[src/hw/rtl/vfc_eval.sv]
`timescale 1ns / 1ps
`default_nettype none
// ---------------------------------------------------------------------------
// vfc_eval
// Forms the plane distances of all box corners from the six registered
// products and the plane offset, and compares them for the current test.
// ---------------------------------------------------------------------------
module vfc_eval import vfc_pkg::*; (
   input  wire logic signed [PROD_W-1:0] term [NUM_TERMS],
   input  wire logic signed [31:0]       offset,
   input  wire logic signed [DIST_W-1:0] thresh,
   output eval_flags_type                flags
);

   logic signed [DIST_W-1:0] off_ext;
   logic signed [DIST_W-1:0] corner_dist [BOX_CORNERS];

   assign off_ext = DIST_W'(offset) <<< FRAC_BITS;

   // Corner bit 2 picks the second point's x, bit 1 its y, bit 0 its z; corner 0 is the first point.
   always_comb begin
      for (int j = 0; j < BOX_CORNERS; j++) begin
         corner_dist[j] = DIST_W'(j[2] ? term[3] : term[0])
                        + DIST_W'(j[1] ? term[4] : term[1])
                        + DIST_W'(j[0] ? term[5] : term[2])
                        + off_ext;
         flags.corner_behind[j] = corner_dist[j] < 0;
      end
      flags.a_behind = corner_dist[0] < 0;
      flags.b_behind = corner_dist[BOX_CORNERS-1] < 0;
      flags.sph_out  = corner_dist[0] < -thresh;
      flags.sph_hit  = (corner_dist[0] < thresh) && (corner_dist[0] > -thresh);
   end

endmodule
`default_nettype wire

[config.mk]
export PLATFORM = sky130hd
export DESIGN_NAME = vfc_eval
export DESIGN_NICKNAME = d
export VERILOG_FILES = /design/src/hw/rtl/vfc_pkg.sv /design/src/hw/rtl/vfc_eval.sv
export SDC_FILE = /design/constraint.sdc
export NUM_CORES = 2
export LEC_CHECK = 0
export ABC_AREA = 1
export BUFFER_PORTS_ARGS = -buffer_cell sky130_fd_sc_hd__buf_2
export CAP_MARGIN = 20
export CORE_ASPECT_RATIO = 0.8
export CORE_MARGIN = 2
export CORE_UTILIZATION = 40
export DETAILED_ROUTE_END_ITERATION = 6
export PLACE_DENSITY = 0.69
export SYNTH_ARGS = -nofsm -noshare
export SYNTH_HDL_FRONTEND = slang
export SYNTH_SLANG_ARGS = --single-unit
[constraint.sdc]
create_clock -name vclk -period 10.7
set_clock_uncertainty 0.15 [all_clocks]
set_input_delay 0.535 -clock vclk [all_inputs]
set_output_delay 0.535 -clock vclk [all_outputs]
set_load 0.05 [all_outputs]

____________________

• [What is expected]:
Quote all of the entries verbatim.

• [Answer section]:
[src/hw/rtl/vfc_eval.sv]
`timescale 1ns / 1ps
`default_nettype none
// ---------------------------------------------------------------------------
// vfc_eval
// Forms the plane distances of all box corners from the six registered
// products and the plane offset, and compares them for the current test.
// ---------------------------------------------------------------------------
module vfc_eval import vfc_pkg::*; (
   input  wire logic signed [PROD_W-1:0] term [NUM_TERMS],
   input  wire logic signed [31:0]       offset,
   input  wire logic signed [DIST_W-1:0] thresh,
   output eval_flags_type                flags
);

   logic signed [DIST_W-1:0] off_ext;
   logic signed [DIST_W-1:0] corner_dist [BOX_CORNERS];

   assign off_ext = DIST_W'(offset) <<< FRAC_BITS;

   // Corner bit 2 picks the second point's x, bit 1 its y, bit 0 its z; corner 0 is the first point.
   always_comb begin
      for (int j = 0; j < BOX_CORNERS; j++) begin
         corner_dist[j] = DIST_W'(j[2] ? term[3] : term[0])
                        + DIST_W'(j[1] ? term[4] : term[1])
                        + DIST_W'(j[0] ? term[5] : term[2])
                        + off_ext;
         flags.corner_behind[j] = corner_dist[j] < 0;
      end
      flags.a_behind = corner_dist[0] < 0;
      flags.b_behind = corner_dist[BOX_CORNERS-1] < 0;
      flags.sph_out  = corner_dist[0] < -thresh;
      flags.sph_hit  = (corner_dist[0] < thresh) && (corner_dist[0] > -thresh);
   end

endmodule
`default_nettype wire

[config.mk]
export PLATFORM = sky130hd
export DESIGN_NAME = vfc_eval
export DESIGN_NICKNAME = d
export VERILOG_FILES = /design/src/hw/rtl/vfc_pkg.sv /design/src/hw/rtl/vfc_eval.sv
export SDC_FILE = /design/constraint.sdc
export NUM_CORES = 2
export LEC_CHECK = 0
export ABC_AREA = 1
export BUFFER_PORTS_ARGS = -buffer_cell sky130_fd_sc_hd__buf_2
export CAP_MARGIN = 20
export CORE_ASPECT_RATIO = 0.8
export CORE_MARGIN = 2
export CORE_UTILIZATION = 40
export DETAILED_ROUTE_END_ITERATION = 6
export PLACE_DENSITY = 0.69
export SYNTH_ARGS = -nofsm -noshare
export SYNTH_HDL_FRONTEND = slang
export SYNTH_SLANG_ARGS = --single-unit
[constraint.sdc]
create_clock -name vclk -period 10.7
set_clock_uncertainty 0.15 [all_clocks]
set_input_delay 0.535 -clock vclk [all_inputs]
set_output_delay 0.535 -clock vclk [all_outputs]
set_load 0.05 [all_outputs]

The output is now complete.